As Sigsworth and Wyke have written, [it] `is difficult to resist the impression that prostitution resolved itself into a physical expression of the class structure of Victorian society. So while the clients were drawn from the ranks of working-, middle- and upper-class men, the suppliers were exclusively working class women and girls.' It was suggested that upper-class gentlemen from the West End were preying on the daughters of the working classes in the East. The Pall Mall Gazette, under the zealous direction of its now familiar campaigning editor, William Stead, actively promoted the `decadent aristocrat' thesis to explain the murders in 1888.' That he was able to do so can be explained by the phenomenon of `slumming' that saw middle- and upper-class Londoners regularly travelling to the rougher parts of the capital to experience the excitement of working-class nightlife and to observe the poor in their natural habitats. They went because such areas were, as Seth Kovan notes, `anarchic, distant outposts of empire peopled by violent and primitive races'. They were, he continues, both `prosaically dull and dangerously carnivalesque'.6 Slumming fed a vicarious interest in the world of the `other' in the same way that reading about the adventures of explorers and missionaries, or viewing the exhibitions at the British Museum or in innumerable travelling sideshows fired the imaginations of nineteenth-century Britons. While `Darkest Africa' might have been far beyond the horizons (and pockets) of most Victorians, the East End was, as Kovan points out, merely a short and relatively inexpensive journey by hansom cab, omnibus or the new underground railway. Thus, Whitechapel and its environs attracted all sorts of visitors in the second half of the nineteenth century, many of whom came - as we have seen in the previous chapter- with the higher purpose of trying to help improve the living conditions of the people that dwelt there. Others, like Henry Mayhew and Frederick Greenwood, came to investigate and comment upon what they saw. Still others came to play and gawp and satisfy their lusts.

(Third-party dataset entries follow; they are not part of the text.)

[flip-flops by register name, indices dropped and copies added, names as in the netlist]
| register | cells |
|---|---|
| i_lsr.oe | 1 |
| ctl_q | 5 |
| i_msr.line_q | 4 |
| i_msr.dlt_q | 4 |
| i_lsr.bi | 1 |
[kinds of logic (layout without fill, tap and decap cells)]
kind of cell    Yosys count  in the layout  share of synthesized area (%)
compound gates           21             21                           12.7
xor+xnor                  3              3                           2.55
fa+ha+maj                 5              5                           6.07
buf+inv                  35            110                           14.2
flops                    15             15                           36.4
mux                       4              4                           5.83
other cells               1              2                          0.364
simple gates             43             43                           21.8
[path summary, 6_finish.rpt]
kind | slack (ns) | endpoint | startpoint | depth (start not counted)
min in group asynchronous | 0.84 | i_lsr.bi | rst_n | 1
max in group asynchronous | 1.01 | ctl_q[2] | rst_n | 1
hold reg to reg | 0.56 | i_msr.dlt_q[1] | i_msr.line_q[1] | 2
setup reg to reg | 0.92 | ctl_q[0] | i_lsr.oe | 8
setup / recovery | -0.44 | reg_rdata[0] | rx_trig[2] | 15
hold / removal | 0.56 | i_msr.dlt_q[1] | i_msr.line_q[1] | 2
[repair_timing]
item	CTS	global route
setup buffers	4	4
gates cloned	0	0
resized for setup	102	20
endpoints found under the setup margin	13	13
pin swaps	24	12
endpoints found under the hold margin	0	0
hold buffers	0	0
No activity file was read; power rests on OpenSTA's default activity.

CONTEMPORARY DESCRIPTIONS OF PROSTITUTION IN LONDON
Henry Mayhew dedicated the first 100 pages of his study of London's labouring poor to the problem of prostitution in London, which was penned by his colleague, Bracebridge Hemyng.' Prostitution was rife in Victorian London. Hemyng conceded that the real numbers of women engaged in the trade was almost impossible to determine but that there could be anywhere between 8,000 to 80,000 or more operating in the late 1850s. Many of these were to be found in the East End but areas such as Haymarket, Charing Cross, Regent Street and the West End more generally were frequently referred to as locations for prostitution. The French writer Guy de Maupassant wrote a short story in the late nineteenth century entitled A Night in Whitechapel in which two friends are shocked by an encounter with a young woman outside a local pub:
Under the softening influence of alcohol we looked at the vague smile on those lips hiding the teeth of a child, without considering the youthful beauty of the latter. We saw nothing but her fixed and almost idiotic smile, which no longer contrasted with the dull expression of her face, but, on the contrary, strengthened it. For in spite of her teeth, to us it was the smile of an old woman, and as for myself, I was really pleased at my acuteness when I inferred that this grandmother with such pale lips had the teeth of a young girl. Still, thanks to the softening influence of alcohol, I was not angry with her for this artifice. I even thought it particularly praiseworthy, since, after all, the poor creature thus conscientiously pursued her calling, which was to seduce men. For there was no possible doubt that this grandmother was nothing more nor less than a prostitute.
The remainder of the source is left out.